Dynamic Algebraic Algorithms
CS 8803 - DAA, Fall 2022
Time: Mon/Wed 3:30-4:45pm.
Location: Engineering Sci and Mechanics 202
Office hours: Tue 4-5pm in KACB 2116
TA: Mehrdad Ghadiri
Instructor: Jan van den Brand
Access course on canvas.
Lecture notes are available here.
They will be regularly updated. Feel free to send feedback, issues, etc. via email.
Description
Dynamic algebraic algorithms allow to efficiently maintain properties of matrices and vector spaces that change over time. These techniques can also be used to maintain properties of a graph while the graph changes (e.g. the shortest path in a road network under changing traffic conditions). When used as a subroutine, dynamic algebraic techniques can accelerate many iterative algorithms.
This course will explore different algorithmic techniques, connections and applications related to dynamic algebraic algorithms, including:
- randomized linear algebra and sketching: algorithms for large matrices and compressing data
- interior point methods: solving convex optimization problems such as linear programs
- algebraic graph algorithms: using algebraic techniques to solve graph problems efficiently
- dynamic algorithms: data structures that maintain properties of some input while the input changes over time
- fine grained complexity theory: proving complexity lower bounds via reductions
Prerequisites are basic knowledge of linear algebra (matrices, determinant, inverse etc), probability theory and theoretical analysis of algorithms.

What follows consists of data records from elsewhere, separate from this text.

From an optimization exercise on the open Yosys and OpenROAD flow, aimed at small area, a short achievable clock period and few clock cycles; shortcuts taken in it are not production practice.
The RTL was checked by simulation tests, not by an equivalence proof against the original design.
No activity file was given, so power comes from the tool's default toggle rates.

==> flow/design.v (excerpt) <==
module mips_core(
    input wire clk,
    input wire rst,
    output wire[31:0] imem_addr,
    input wire[31:0] imem_rdata,
    output wire[31:0] dmem_addr,
    input wire[31:0] dmem_rdata,
    output wire[31:0] dmem_wdata,
    output wire[3:0] dmem_we
    );
==> flow/config.mk <==
export PLATFORM = sky130hd
export DESIGN_NAME = mips_core
export DESIGN_NICKNAME = mips_core
export VERILOG_FILES = /design/flow/design.v
export SDC_FILE = /design/flow/constraint.sdc
export NUM_CORES = 4
export LEC_CHECK = 0
export ABC_CLOCK_PERIOD_IN_PS = 4000
export CAP_MARGIN = 20
export CORE_MARGIN = 2
export CORE_UTILIZATION = 35
export PLACE_DENSITY = 0.5
export SETUP_SLACK_MARGIN = 5
export SLEW_MARGIN = 20
export TNS_END_PERCENT = 100
==> flow/constraint.sdc <==
create_clock -name core_clock -period 9.5 [get_ports {clk}]
set_input_delay 1.9000 -clock core_clock [delete_from_list [all_inputs] [get_ports {clk}]]
set_output_delay 1.9000 -clock core_clock [all_outputs]
set_load 0.01 [all_outputs]
run.sh (not shown) runs the stock make flow with config.mk's settings and CLKGATE_MAP_FILE= SYNTH_SCRIPT=/design/flow/synth_recipe.tcl, a recipe that flattens the netlist after the stock synthesis.
The first run passed the timing, DRC and antenna checks.
Testbench counts at the start, summed over its fixed seeds: cycles 68,489.
Next try:
--- a/flow/config.mk
+++ b/flow/config.mk
@@ -13,3 +13,3 @@
 export SETUP_SLACK_MARGIN = 5
 export SLEW_MARGIN = 20
-export TNS_END_PERCENT = 100
+export TNS_END_PERCENT = 25
What happened: Setup slack is worse by 0.12 ns; synthesized area is unchanged; global-route usage decreases by 0.79 points; first-iteration DRC count grows by 7.6%; die area is unchanged; cell area goes down by about 0.4%; count of clock-buffer cells in the layout came out lower by 1; hold slack gets better by 0.011 ns.

Setup of job 101:
mips_core, a different RTL version from the one above (not shown whole).
Size: roughly 5,000 cells after synthesis, about 1,200 flip-flops, ~170 I/O pins, ~61,000 sq um of cells after synthesis.
clock: 9.5 ns
lec_check: 0
abc_clock_period_in_ps: 4000
cap_margin: 20
core_margin: 2
core_utilization: 40
cts_cluster_diameter: 80
cts_cluster_size: 24
place_density: 0.55
setup_slack_margin: 5
slew_margin: 20
tns_end_percent: 100
Testbench counts of job 101, summed over its fixed seeds: cycles 68,489.
Setup changes, job 101 to job 102
- PLACE_DENSITY now 0.5, was 0.55
- CORE_UTILIZATION now 35, was 40
Job 102 ends up with higher number of buffers created by CTS than job 101 does.
Wire length on met2 of job 102 exceeds that of job 101 by a little under 10%.
Sort job 101 and job 102 by layout cell share with drive strength beyond 1, descending, and job 102 comes first.
On post-detailed-routing wire length, job 102 does worse than job 101.
NOTE wire length of the first global-routing pass job 101->job 102 increased by a few percent
Diff job 101 -> job 102: effective utilization at floorplan went down 5.1 points, total number of tap cells saw an increase.
On tightest hold margin, job 101 and job 102 are basically level.
Compared to job 101, job 102 has overall track demand over capacity in global routing 2.9 points lower.
Taking job 101 as the reference point, the proportion of power drawn by combinational gates of job 102 falls by 0.8 points.
Status: multi-input combinational cell area parity (job 102, job 101)

Another version of the RTL of mips_core (not shown whole).
Size in the first run: ~4400 cells after synthesis, about 1200 flip-flops, about 170 I/O pins, about 57000 um2 of cells after synthesis.
export LEC_CHECK = 0
export ABC_CLOCK_PERIOD_IN_PS = 4000
export CAP_MARGIN = 20
export CORE_MARGIN = 2
export CORE_UTILIZATION = 35
export CTS_CLUSTER_DIAMETER = 80
export CTS_CLUSTER_SIZE = 24
export PLACE_DENSITY = 0.5
export SETUP_SLACK_MARGIN = 5
export SLEW_MARGIN = 20
export TNS_END_PERCENT = 5
create_clock -name core_clock -period 9.5 [get_ports {clk}]
The baseline finished clean.
Testbench counts at the start, summed over its fixed seeds: cycles 68,379.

This is a theory course, both the lecture and the problem sets are proof-oriented.
Grading
Problemsets: You are encouraged to collaborate, but you must write your own solutions.
Final project: The project should demonstrate understanding of tools and techniques covered in this course. A possible project could be one of the following:
- A report (3-5 pages) on a paper related to this course. This can be an overview or presenting some key proofs and their context. I will provide a list of papers as suggestion, but you can also propose others.
- A survey on a topic/problem related to this course.
- Implementation: Experimental evaluation and comparison of some algorithms discussed in the course.
The list above is a suggestion and you can propose another project. You are encouraged to relate the project to your research interests, but it must involve techniques covered in this course.
Projects must be proposed in advance (some time in October) so I can confirm scope and topic fit.
You can work in groups but the scope of the project should match the group size.
Optional: Depending on demand, there will be an option to present your project.